Raconter sa propre mort: éléments d’une autothanatographie dans le récit blanchotien L’instant de ma mort
Abstract
In the brief text under the title L’instant de ma mort Maurice Blanchot recounts a singular event experienced by the character of his fiction: a young man was nearly executed towards the end of the second world war and escaped death by pure chance. Blanchot uses third-person narration and switches to first person only in the last sentence, creating a feeling of doubt about the truthfulness of the narrated incident and making the reader wonder whether the character, the narrator and the author himself are more than one person. The mystery seems unraveled thanks to former first-person references to the same event in La folie du jour. However, rather than assuming that this is a proof of fiction giving way to autobiography, one should see a bigger enjeu, which concerns the only experience capable of driving to the threshold of literature. This very experience transgresses the boundaries of the writer’s identity, questioning even the possibility of writing in the first person.
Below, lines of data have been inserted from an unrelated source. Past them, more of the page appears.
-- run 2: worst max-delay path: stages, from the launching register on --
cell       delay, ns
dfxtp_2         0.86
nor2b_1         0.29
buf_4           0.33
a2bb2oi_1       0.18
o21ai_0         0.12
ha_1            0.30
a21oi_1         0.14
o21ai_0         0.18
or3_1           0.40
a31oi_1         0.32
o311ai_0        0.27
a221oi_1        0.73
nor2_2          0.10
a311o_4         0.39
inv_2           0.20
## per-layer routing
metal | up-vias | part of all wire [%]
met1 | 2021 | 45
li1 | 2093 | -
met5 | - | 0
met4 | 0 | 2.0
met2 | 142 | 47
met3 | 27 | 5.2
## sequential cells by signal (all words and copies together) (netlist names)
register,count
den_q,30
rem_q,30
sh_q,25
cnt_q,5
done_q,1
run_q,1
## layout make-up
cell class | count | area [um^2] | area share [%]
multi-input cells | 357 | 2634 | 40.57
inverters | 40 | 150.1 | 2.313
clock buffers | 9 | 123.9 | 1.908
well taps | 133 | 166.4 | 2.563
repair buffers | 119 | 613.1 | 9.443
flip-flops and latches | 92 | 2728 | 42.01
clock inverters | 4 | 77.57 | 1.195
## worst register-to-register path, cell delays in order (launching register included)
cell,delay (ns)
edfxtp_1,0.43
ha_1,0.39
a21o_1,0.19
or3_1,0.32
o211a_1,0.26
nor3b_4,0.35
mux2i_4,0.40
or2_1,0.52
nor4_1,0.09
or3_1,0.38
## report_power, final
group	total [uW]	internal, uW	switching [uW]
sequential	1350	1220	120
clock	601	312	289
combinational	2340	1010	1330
`src/design/mlcm_pkg.sv`:
```
package mlcm_pkg;

   localparam int LEVEL_BITS      = 16;
   localparam int CHANNEL_SLOTS   = 17;
   localparam int NUM_SLOTS       = 128;
   localparam int TABLE_DEPTH     = 2 * CHANNEL_SLOTS * NUM_SLOTS;
   localparam int ADDR_W          = $clog2(TABLE_DEPTH);
   localparam int DIV_CNT_W       = $clog2(LEVEL_BITS + 1);
   localparam int MAX_TYPE        = 20;
   localparam int MAX_DECK        = 2;
   localparam int LEARN_RANGE_MAX = 127;
   localparam int TIMEOUT_RESET   = 10000;
   localparam int CSR_ADDR_W      = 4;
   localparam int CSR_DATA_W      = 32;

   localparam logic [2:0] FUNC_MIDI   = 3'd0;
   localparam logic [2:0] FUNC_ARM    = 3'd1;
   localparam logic [2:0] FUNC_TICK   = 3'd2;
   localparam logic [2:0] FUNC_ADD    = 3'd3;
   localparam logic [2:0] FUNC_REMOVE = 3'd4;
   localparam logic [2:0] FUNC_CLEAR  = 3'd5;

   localparam logic [1:0] KIND_NONE     = 2'd0;
   localparam logic [1:0] KIND_MAPPED   = 2'd1;
   localparam logic [1:0] KIND_LEARNED  = 2'd2;
   localparam logic [1:0] KIND_UNMAPPED = 2'd3;

   localparam logic [1:0] PATH_DIRECT = 2'd0;
   localparam logic [1:0] PATH_OMNI   = 2'd1;
   localparam logic [1:0] PATH_SCAN   = 2'd2;

   localparam logic [1:0] REG_ENGINE_ENABLE  = 2'd0;
   localparam logic [1:0] REG_GLOBAL_CHANNEL = 2'd1;
   localparam logic [1:0] REG_LEARN_ENABLE   = 2'd2;
   localparam logic [1:0] REG_LEARN_TIMEOUT  = 2'd3;

   typedef struct packed {
      logic [2:0] func;
      logic [4:0] channel;
      logic       is_note;
      logic [6:0] number;
      logic [6:0] value;
      logic [4:0] control_type;
      logic [1:0] deck;
      logic [6:0] range_min;
      logic [6:0] range_max;
   } req_type;

   typedef struct packed {
      logic [1:0]          kind;
      logic [1:0]          hit_path;
      logic [4:0]          out_control_type;
      logic [1:0]          out_deck;
      logic [LEVEL_BITS:0] level;
      logic                pressed;
      logic [4:0]          echo_channel;
      logic [6:0]          echo_number;
      logic [6:0]          echo_value;
      logic                echo_is_note;
   } rsp_type;

   typedef struct packed {
      logic       valid;
      logic [4:0] ctype;
      logic [1:0] deck;
      logic [6:0] lo;
      logic [6:0] hi;
   } entry_type;

   typedef struct packed {
      logic        engine_enable;
      logic [4:0]  global_channel;
      logic        learn_enable;
      logic [15:0] learn_timeout_ticks;
      logic        learn_clear;
   } cfg_type;

   typedef enum logic [2:0] {
      ST_INIT,
      ST_IDLE,
      ST_DECODE,
      ST_READ,
      ST_CHECK,
      ST_DIV,
      ST_CLEAR,
      ST_DONE
   } state_type;

   typedef struct packed {
      logic latch;
      logic exec;
      logic check;
      logic div_run;
      logic clear_step;
   } ctrl_type;

   typedef struct packed {
      logic do_lookup;
      logic do_clear;
      logic hit;
      logic more;
      logic div_done;
      logic clear_last;
   } stat_type;

   function automatic logic [4:0] clean_type(input logic [4:0] t);
      return (t > 5'(MAX_TYPE)) ? 5'd0 : t;
   endfunction

   function automatic logic [1:0] clean_deck(input logic [1:0] d);
      return (d > 2'(MAX_DECK)) ? 2'd0 : d;
   endfunction

   function automatic logic [ADDR_W-1:0] slot_addr(input logic note, input logic [4:0] ch,
                                                   input logic [6:0] num);
      return ADDR_W'({ch, num}) + (note ? ADDR_W'(CHANNEL_SLOTS * NUM_SLOTS) : ADDR_W'(0));
   endfunction

endpackage

```
`src/design/mlcm_ctrl.sv`:
```
module mlcm_ctrl
   import mlcm_pkg::*;
(
   input  logic     clock,
   input  logic     reset,
   input  logic     start,
   input  stat_type stat,
   output ctrl_type ctrl,
   output logic     busy,
   output logic     rsp_valid
);

   state_type state_ff, state_in;

   always_ff @(posedge clock) begin
      if (reset) begin
         state_ff <= ST_INIT;
      end else begin
         state_ff <= state_in;
      end
   end

   always_comb begin
      state_in = state_ff;
      unique case (state_ff)
         ST_INIT:   if (stat.clear_last) state_in = ST_IDLE;
         ST_IDLE:   if (start) state_in = ST_DECODE;
         ST_DECODE: begin
            if (stat.do_clear) state_in = ST_CLEAR;
            else if (stat.do_lookup) state_in = ST_READ;
            else state_in = ST_DONE;
         end
         ST_READ:   state_in = ST_CHECK;
         ST_CHECK: begin
            if (stat.hit) state_in = ST_DIV;
            else if (stat.more) state_in = ST_READ;
            else state_in = ST_DONE;
         end
         ST_DIV:    if (stat.div_done) state_in = ST_DONE;
         ST_CLEAR:  if (stat.clear_last) state_in = ST_DONE;
         ST_DONE:   state_in = ST_IDLE;
         default:   state_in = ST_INIT;
      endcase
   end

   always_comb begin
      ctrl            = '0;
      busy            = 1'b1;
      rsp_valid       = 1'b0;
      unique case (state_ff)
         ST_INIT:   ctrl.clear_step = 1'b1;
         ST_IDLE: begin
            busy       = 1'b0;
            ctrl.latch = start;
         end
         ST_DECODE: ctrl.exec = 1'b1;
         ST_READ:   ;
         ST_CHECK:  ctrl.check = 1'b1;
         ST_DIV:    ctrl.div_run = 1'b1;
         ST_CLEAR:  ctrl.clear_step = 1'b1;
         ST_DONE:   rsp_valid = 1'b1;
         default:   ;
      endcase
   end

endmodule

```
L’instant de ma mort cannot be seen as a typical récit de vie for a further reason: what is narrated is actually a moment in a lifetime. It embraces the whole life as it concerns the borderline experience par excellence but the focal point is displaced: rather than the narration of one’s life, it is the narration of a suspended death. This suspended death, always behind us and yet to come, haunts every Blanchotian narration. It is this very question of death – deeply related to the literary experience and largelyexceeding literary genres – as well as the (im)possibility of testyfying for it that the paper examines.